# Collected data
--- START ---
[src/rtl/memory_arbiter.sv]
// -----------------------------------------------------------------------------
// memory_arbiter
//
// Purpose
//   Two-port arbiter and sequencer in front of a single memory bank. Port 0
//   (instruction side) and port 1 (data side) each issue full-line read or
//   write requests. One request is granted at a time, round-robin on ties.
//   The bank is driven for MEM_LATENCY cycles. The captured read line and a
//   one-cycle ack are then returned to the granted port.
//
//   Sequence: IDLE -> BUSY (MEM_LATENCY cycles) -> RESP (1 cycle) -> IDLE.
//   - A grant at edge k gives an ack that is high during the cycle after
//     edge k+MEM_LATENCY.
//   - Back-to-back grants are MEM_LATENCY+2 cycles apart.
//   - Every output is a flop.
//
// Parameters
//   MEMORY_LINE_LENGTH   bits per line (bank data width)
//   MEMORY_ADDRESS_SIZE  bank address width
//   MEM_LATENCY          cycles the bank is held per access (>= 1)
//
// Ports
//   clk            in   rising-edge clock
//   reset          in   asynchronous, active-high reset
//   req0, req1     in   request, held high until that port's ack
//   we0, we1       in   1 = write line, 0 = read line (stable while req high)
//   addr0, addr1   in   line address (stable while req high)
//   wdata0, wdata1 in   write line (stable while req high)
//   ack0, ack1     out  one-cycle completion pulse
//   rdata0, rdata1 out  last line read by that port (valid while ack high)
//   busy           out  high while an access is in BUSY or RESP
//   mem_addr       out  bank address
//   mem_data_in    out  bank write data
//   mem_write      out  bank write strobe (one cycle per write access)
//   mem_data_out   in   bank read data
// -----------------------------------------------------------------------------
module memory_arbiter #(
    parameter int MEMORY_LINE_LENGTH  = 256,
    parameter int MEMORY_ADDRESS_SIZE = 2,
    parameter int MEM_LATENCY         = 4
) (
    input  logic                           clk,
    input  logic                           reset,

    input  logic                           req0,
    input  logic                           we0,
    input  logic [MEMORY_ADDRESS_SIZE-1:0] addr0,
    input  logic [MEMORY_LINE_LENGTH-1:0]  wdata0,
    output logic                           ack0,
    output logic [MEMORY_LINE_LENGTH-1:0]  rdata0,

    input  logic                           req1,
    input  logic                           we1,
    input  logic [MEMORY_ADDRESS_SIZE-1:0] addr1,
    input  logic [MEMORY_LINE_LENGTH-1:0]  wdata1,
    output logic                           ack1,
    output logic [MEMORY_LINE_LENGTH-1:0]  rdata1,

    output logic                           busy,

    output logic [MEMORY_ADDRESS_SIZE-1:0] mem_addr,
    output logic [MEMORY_LINE_LENGTH-1:0]  mem_data_in,
    output logic                           mem_write,
    input  logic [MEMORY_LINE_LENGTH-1:0]  mem_data_out
);

    // Counter wide enough to hold MEM_LATENCY-1. It is never narrower than
    // one bit, so MEM_LATENCY = 1 still builds.
    localparam int CNT_W = (MEM_LATENCY > 1) ? $clog2(MEM_LATENCY) : 1;
    localparam logic [CNT_W-1:0] CNT_LOAD = CNT_W'(MEM_LATENCY - 1);
    localparam logic [CNT_W-1:0] CNT_ONE  = CNT_W'(1);
    localparam logic [CNT_W-1:0] CNT_ZERO = '0;

    typedef enum logic [1:0] {
        IDLE = 2'd0,
        BUSY = 2'd1,
        RESP = 2'd2
    } state_t;

    // Registered state.
    state_t                           state;
    logic [CNT_W-1:0]                 cnt;
    logic                             last_grant;  // port served most recently
    logic                             grant;       // port owning the current access
    logic                             we_lat;      // direction of the current access

    // Next-state values.
    state_t                           state_next;
    logic [CNT_W-1:0]                 cnt_next;
    logic                             last_grant_next;
    logic                             grant_next;
    logic                             we_next;
    logic [MEMORY_ADDRESS_SIZE-1:0]   mem_addr_next;
    logic [MEMORY_LINE_LENGTH-1:0]    mem_data_in_next;
    logic                             mem_write_next;
    logic                             busy_next;
    logic                             ack0_next;
    logic                             ack1_next;
    logic [MEMORY_LINE_LENGTH-1:0]    rdata0_next;
    logic [MEMORY_LINE_LENGTH-1:0]    rdata1_next;

    // Arbitration helpers.
    logic                             win;
    logic                             win_we;

    // -------------------------------------------------------------------------
    // State and output registers
    // -------------------------------------------------------------------------
    // NOTE: sequential state is assigned with non-blocking (<=) so that every
    // flop samples the values from before the edge, whatever the statement order.
    always_ff @(posedge clk or posedge reset) begin
        if (reset) begin
            state       <= IDLE;
            cnt         <= '0;
            last_grant  <= 1'b1;  // port 0 wins the first tie
            grant       <= 1'b0;
            we_lat      <= 1'b0;
            mem_addr    <= '0;
            mem_data_in <= '0;
            mem_write   <= 1'b0;
            busy        <= 1'b0;
            ack0        <= 1'b0;
            ack1        <= 1'b0;
            rdata0      <= '0;
            rdata1      <= '0;
        end else begin
            state       <= state_next;
            cnt         <= cnt_next;
            last_grant  <= last_grant_next;
            grant       <= grant_next;
            we_lat      <= we_next;
            mem_addr    <= mem_addr_next;
            mem_data_in <= mem_data_in_next;
            mem_write   <= mem_write_next;
            busy        <= busy_next;
            ack0        <= ack0_next;
            ack1        <= ack1_next;
            rdata0      <= rdata0_next;
            rdata1      <= rdata1_next;
        end
    end

    // -------------------------------------------------------------------------
    // Next-state and next-output logic
    // -------------------------------------------------------------------------
    // NOTE: every variable written here gets a default at the top, so no path
    // through the case statement can leave one unassigned and infer a latch.
    always_comb begin
        state_next       = state;
        cnt_next         = cnt;
        last_grant_next  = last_grant;
        grant_next       = grant;
        we_next          = we_lat;
        mem_addr_next    = mem_addr;
        mem_data_in_next = mem_data_in;
        mem_write_next   = 1'b0;
        busy_next        = busy;
        ack0_next        = 1'b0;
        ack1_next        = 1'b0;
        rdata0_next      = rdata0;
        rdata1_next      = rdata1;
        win              = 1'b0;
        win_we           = 1'b0;

        case (state)
            IDLE: begin
                busy_next = 1'b0;
                if (req0 || req1) begin
                    // A sole requester wins. On a tie, the port not served last wins.
                    win    = (req0 && req1) ? ~last_grant : req1;
                    win_we = win ? we1 : we0;

                    grant_next       = win;
                    last_grant_next  = win;
                    we_next          = win_we;
                    mem_addr_next    = win ? addr1 : addr0;
                    mem_data_in_next = win ? wdata1 : wdata0;
                    cnt_next         = CNT_LOAD;
                    busy_next        = 1'b1;
                    state_next       = BUSY;
                    // With a one-cycle latency, the first BUSY cycle is also
                    // the cnt == 0 cycle, so the write strobe is armed here.
                    mem_write_next   = (MEM_LATENCY == 1) && win_we;
                end
            end

            BUSY: begin
                if (cnt == CNT_ZERO) begin
                    // The bank line is valid by now. Capture it for reads only.
                    if (!we_lat) begin
                        if (grant) rdata1_next = mem_data_out;
                        else       rdata0_next = mem_data_out;
                    end
                    if (grant) ack1_next = 1'b1;
                    else       ack0_next = 1'b1;
                    state_next = RESP;
                end else begin
                    cnt_next = cnt - CNT_ONE;
                    // Raise the strobe for the cycle in which cnt reads zero.
                    mem_write_next = (cnt == CNT_ONE) && we_lat;
                end
            end

            RESP: begin
                busy_next  = 1'b0;
                state_next = IDLE;
            end

            default: begin
                busy_next  = 1'b0;
                state_next = IDLE;
            end
        endcase
    end

endmodule

[config.mk]
export PLATFORM = sky130hd
export DESIGN_NAME = memory_arbiter
export DESIGN_NICKNAME = d
export VERILOG_FILES = /design/src/rtl/memory_arbiter.sv
export SDC_FILE = /design/constraint.sdc
export NUM_CORES = 1
export LEC_CHECK = 0
export BUFFER_PORTS_ARGS = -buffer_cell sky130_fd_sc_hd__buf_4
export CAP_MARGIN = 20
export CORE_AREA = 2 2 599 601
export CTS_BUF_LIST = sky130_fd_sc_hd__clkbuf_4 sky130_fd_sc_hd__clkbuf_8
export DETAILED_ROUTE_END_ITERATION = 10
export DIE_AREA = 0 0 601 603
export PLACE_DENSITY = 0.36
export REMOVE_ABC_BUFFERS = 1
export SYNTH_ARGS = -nofsm -noshare
export SYNTH_HDL_FRONTEND = slang
export SYNTH_SLANG_ARGS = --single-unit
export TNS_END_PERCENT = 20
[constraint.sdc]
create_clock -name clk -period 36.4 [get_ports clk]
set_input_delay 5.46 -clock clk [delete_from_list [all_inputs] [get_ports clk]]
set_output_delay 5.46 -clock clk [all_outputs]
set_load 0.02 [all_outputs]
==> Yosys cells after proc, flatten, opt, wreduce, memory -nomap -nowiden <==
Cells that the tools add are included.
{ "classes": {"n_addsub": 1, "n_eq_ne": 5, "n_mux": 20, "bitwise_logic": 3, "n_reduce_logical": 11} }
{ "op_table": {"columns": ["cell", "count"], "rows": [
  ["256-bit 2-to-1 mux", 1],
  ["1-bit 2-to-1 mux", 11],
  ["2-bit 2-to-1 mux", 5],
  ["2-bit one-hot mux with 2 select lines", 2],
  ["4-bit AND reduction", 2],
  ["2-bit != test (second input constant)", 3],
  ["2-bit by 1-bit == test with 1-bit output (second input constant)", 2],
  ["2-bit zero test", 2],
  ["2-bit AND reduction", 2],
  ["1-bit inverter", 3],
  ["3-bit AND reduction", 1],
  ["1-bit logical AND", 2],
  ["1-bit one-hot mux with 2 select lines", 1],
  ["2-bit nonzero test", 1],
  ["2-bit by 1-bit subtractor with 2-bit output (second input constant)", 1],
  ["1-bit logical OR", 1]
]} }
{ "word_totals": {"regBits": 781, "input_bits": 778, "output_inout_bits": 774} }

==> Longest topological paths before layout <==
Gate-level depths: netlist of run 1.
{ "logic_depth": {"depth_word": 4, "ltp_mapped": 8} }

==> Least setup slack after synthesis of run 1 <==
OpenSTA, ideal clock, no wires.
{ "synth_path": {"path_type": "input-to-reg", "from": "input port req1", "to": "register mem_data_in[157]", "setup_time_ps": 137, "arrival_time_ps": 6514, "t_required_ps": 36263, "slack_ps": 29749, "cell_stages": 6, "n_path_buf": 3, "cell_sequence": "a21bo_2 > clkbuf_1 > buf_2 > buf_2 > mux2i_1 > a21oi_1"} }
{ "synth_via": {"elab_chain_cells": 3, "word_cells_on_any_way": 5, "classes_between": "mux: 2; reduce/logical: 3"} }
{ "synth_lines": {"columns": ["item", "line_no", "source"], "rows": [
  ["start, declared", "52", "input logic req1,"],
  ["1-bit logical AND", "170", "win = (req0 && req1) ? ~last_grant : req1;"],
  ["1-bit 2-to-1 mux", "170", null],
  ["256-bit 2-to-1 mux", "177", "mem_data_in_next = win ? wdata1 : wdata0;"],
  ["end signal, assigned", "133", "mem_data_in <= mem_data_in_next;"],
  ["end, declared", "62", "output logic [MEMORY_LINE_LENGTH-1:0] mem_data_in,"]
]} }
Several ways; a longest one is shown, not always the timed one.
A chain may end at the register's enable or synchronous reset.

==> results.md, run 1 <==
- Outcome: finished clean
- Top cell type's share of synthesized area: about three fifths
- Residual DRC: 0
- Die Width: 601 um
- First-pass DRT Iterations: 5
- DP Area: 49520 um2
- Vias: about 27000
- Slew @ Worst Pin: about 1.2 ns
- Tcrit/Tclk final: between 20% and 30%
- Clock network fraction of total power: a little over a fifth
- Synth top area cells: dfrtp_1, mux2_4, mux2_2, a21oi_1, mux2i_1
- Reg power frac: approximately a third
- Max cap viols: 0
- Worst reg2reg path depth: 9
- Gpl congestion: ~0.9
- Worst skew pair latency: between 0.9 and 1 ns
- P&R area growth vs syn: 63.29%
- Total gr overflow: 0
- Net Sw Frac: 42.63%
- WS Path Type: in -> async
- Final slew viol count: 0
- Synth Area in Simple Gates: less than 1%
- Int Pwr: around 2.9 mW
- Final wirelength: approximately 230000 um
- Die ar.: 362400 um2
- Initial antenna violation count: 101
- Antenna viol nets, final: 0
- CP endpoint kind: async pin
- Post-CTS sizing: 0
- Synth area leader: dfrtp_1
- Routed len/inst: ~26 um
- Bufs on Longest Clock Path: 4
- Synth warn: 0
- Skew final: 0.08564 ns
- Worst R2R Start: cnt[0]
- Data required, critical path: 37.24 ns
- Compound-Gate Fraction of Synth Area: 8.136%
- Hold-fix buffers at CTS: 0
- Detailed placement HPWL: ~190000 um
- CTS Sinks: just under 800
- Starting density of the core: 9.156%
- CTS H-tree lvls: 4
- Leak Pwr: ~25 nW
- Final setup violating endpoints: 0
- Peak VDD IR: roughly 0.000050 V
- CTS Buf Count: between 150 and 200
- Setup Fix Bufs, Post-CTS: 0
- Synth Area in XOR/XNOR: 0%
- Placeable core area: around 360000 um2
- Launch point of the worst hold path: cnt[0]
- Vias in the first global route: around 28000
- PD cells: about 94 nW/um2
- Seq/Total Area, Yosys: about three fifths
- Buffers on Ports: 1551
- Vias per inst: slightly above 3
- First-iteration detailed-routing DRC count: ~1500
- RSZ-0062 raised after global routing: false
- Critical path arrival: 9.40 ns
- Largest net degree at the start of global routing: about 100
- Critical R2R Capture: rdata0[139]
- Die height: about 600 um
- CP startpoint kind: input pin
- NetSw: between 2 and 2.5 mW
- Avg Synthesized Cell Area: approximately 14 um2
- Final hold vios: 0
- Fin nets: 4641
- Mapped Area: ~33000 um2
- Crit-path max FO: 94
- Mux contribution to synthesized area: about 28%
- Distinct cells, synth: 27
- Power share of the combinational group: between 40% and 50%
- Layout cells sized above 1: between 60 and 70%
- Post-Synth Adder-Cell Area: 0.1154%
- Setup TNS: 0 ns
- Num rows: ~220
- First-pass GRT wire length: 290100 um
- Root Driver: clkbuf_8
- IO Pins: around 1600
- Cells after synthesis: between 2000 and 2500
- Fmax: 116.8 MHz
- Endpoint, Worst Hold: cnt[0]
- CTS tree: done
- R2R setup slack: roughly 31 ns
- Hold Crit Class: reg -> reg
- Yosys reg bits: 781
- Clock slew at reported path FFs: roughly 0.050 ns
- Slew margin rel.: 21.93%
- Largest family of logic cells by synthesized area: multiplexers
- Finished Cell Area: roughly 53000 um2
- Hold depth: 1
- Post-route minimum period: 8.564 ns
- Global-route usage over all layers: 11.87%
-- kinds of logic (layout without fill, tap and decap cells) --
family                     after synthesis  count (layout)
AOI/OAI and AO/OA                      526             526
adders and majority gates                3               3
buffers and inverters                  177            1881
DFF                                    781             781
muxes                                  771             771
other                                    0              26
and+or+nand+nor                         16              16
-- metrics by stage --
step | util, % | instances | hold slack [ns] | power, mW | setup WS, ns
after floorplan | - | 2101 | 0.4581 | 2.745 | 9.015
after global placement | 13.93 | 8441 | 0.4917 | 4.016 | 26.77
after detailed placement | 13.93 | 8441 | 0.4878 | 4.032 | 26.71
after CTS | 14.92 | 8727 | 0.5089 | 5.124 | 27.76
after global routing | 14.95 | 8748 | 0.5174 | 5.251 | 27.47
final | 14.95 | 8755 | 0.5040 | 4.973 | 27.84
-- cells in the final DEF, fill, tap and decap left out, types with 3 or more instances in the layout --
cell type      n
a21oi_1      521
clkinv_2      14
clkbuf_4      53
dfrtp_1      780
inv_8          3
clkbuf_8     198
inv_1          3
nand2_1        3
mux2_2       272
clkinvlp_4     6
mux2_4       240
diode_2       26
inv_6          3
mux2i_1      259
buf_4       1588
ha_1           3
bufinv_16      4
-- cell usage after synthesis --
master and number:
a211oi_1 2, a21bo_2 1, a21oi_1 521, a31oi_1 1, and2_1 2, and3_1 2
buf_1 1, buf_2 72, buf_6 27, clkbuf_1 73, dfrtp_1 780, dfstp_2 1
ha_1 3, inv_1 4, mux2_2 272, mux2_4 240, mux2i_1 259, nand2_1 3
nand2b_1 1, nand3b_1 1, nor2_1 2, nor2b_1 1, nor3_2 1, nor3b_1 1
o32ai_1 1, or2_2 1, or3_1 1
-- state kept, by name, summed over array words and instances (netlist names) --
signal	count
cnt	2
we_lat	1
ack1	1
grant	1
state	2
ack0	1
mem_addr	2
rdata0	256
rdata1	256
last_grant	1
mem_write	1
mem_data_in	256
busy	1
-- metal layers --
metal / track usage, % / part of all wire [%] / routed length, um
met1: 12.60 / 36 / 81510
met2: 22.22 / 54 / 120800
met3: 3.281 / 6.6 / 14930
met4: 4.275 / 3.6 / 8068
met5: 0 / 0.079 / 177
-- power by group through the flow --
stage	registers (mW)	logic, mW	clock network (mW)
global route	1.64	2.48	1.12
CTS	1.60	2.43	1.09
floorplan	2.02	0.730	0
global placement	1.60	2.42	0
detailed placement	1.60	2.43	0
finish	1.59	2.35	1.03
-- how the worst max path moves through the flow --
stage	from	to	cells past startpoint
2_1_floorplan	reset	ack0	1
3_3_place_gp	reset	rdata0[103]	6
3_5_place_dp	reset	rdata1[117]	6
4_1_cts	reset	rdata1[162]	6
5_1_grt	reset	mem_data_in[22]	6
6_report	reset	mem_data_in[209]	6
-- critical path, cell delays in order --
cell,delay (ns)
buf_4,0.13
inv_8,0.46
buf_4,0.74
buf_4,0.76
buf_4,0.67
buf_4,0.80
-- final cells by class --
type / instances / area [um2]
Clock buffer: 251 / 3123
Tap cell: 4751 / 5944
Timing Repair Buffer: 1591 / 12000
Antenna cell: 26 / 65.06
Clock inverter: 35 / 370.4
Fill cell: 39960 / 302300
Multi-Input combinational cell: 1316 / 12070
Inverter: 4 / 22.52
Sequential cell: 781 / 19550
No activity file was read; power rests on OpenSTA's default activity.
==> inputs of run 2 (changes only) <==
==> constraint.sdc (replaced) <==
create_clock -name clk -period 8.7 [get_ports clk]
set_input_delay 1.305 -clock clk [delete_from_list [all_inputs] [get_ports clk]]
set_output_delay 1.305 -clock clk [all_outputs]
set_load 0.02 [all_outputs]
==> run 2 against run 1 <==
The run now ends with slew limit left. Setup slack lost 22 ns. Clock skew fell by 0.0066 ns. Highest routed layer unchanged. Clock power rose to 4.1 times the previous value. Via count up 0.30%. First-iteration DRC count increased by 6.6%.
--- END ---
# What you should do
The required output is the stretch of entries above from the line containing "- Hold depth: 1" through the line containing "-- metrics by", reproduced exactly.

# Solution to this task
- Hold depth: 1
- Post-route minimum period: 8.564 ns
- Global-route usage over all layers: 11.87%
-- kinds of logic (layout without fill, tap and decap cells) --
family                     after synthesis  count (layout)
AOI/OAI and AO/OA                      526             526
adders and majority gates                3               3
buffers and inverters                  177            1881
DFF                                    781             781
muxes                                  771             771
other                                    0              26
and+or+nand+nor                         16              16
-- metrics by stage --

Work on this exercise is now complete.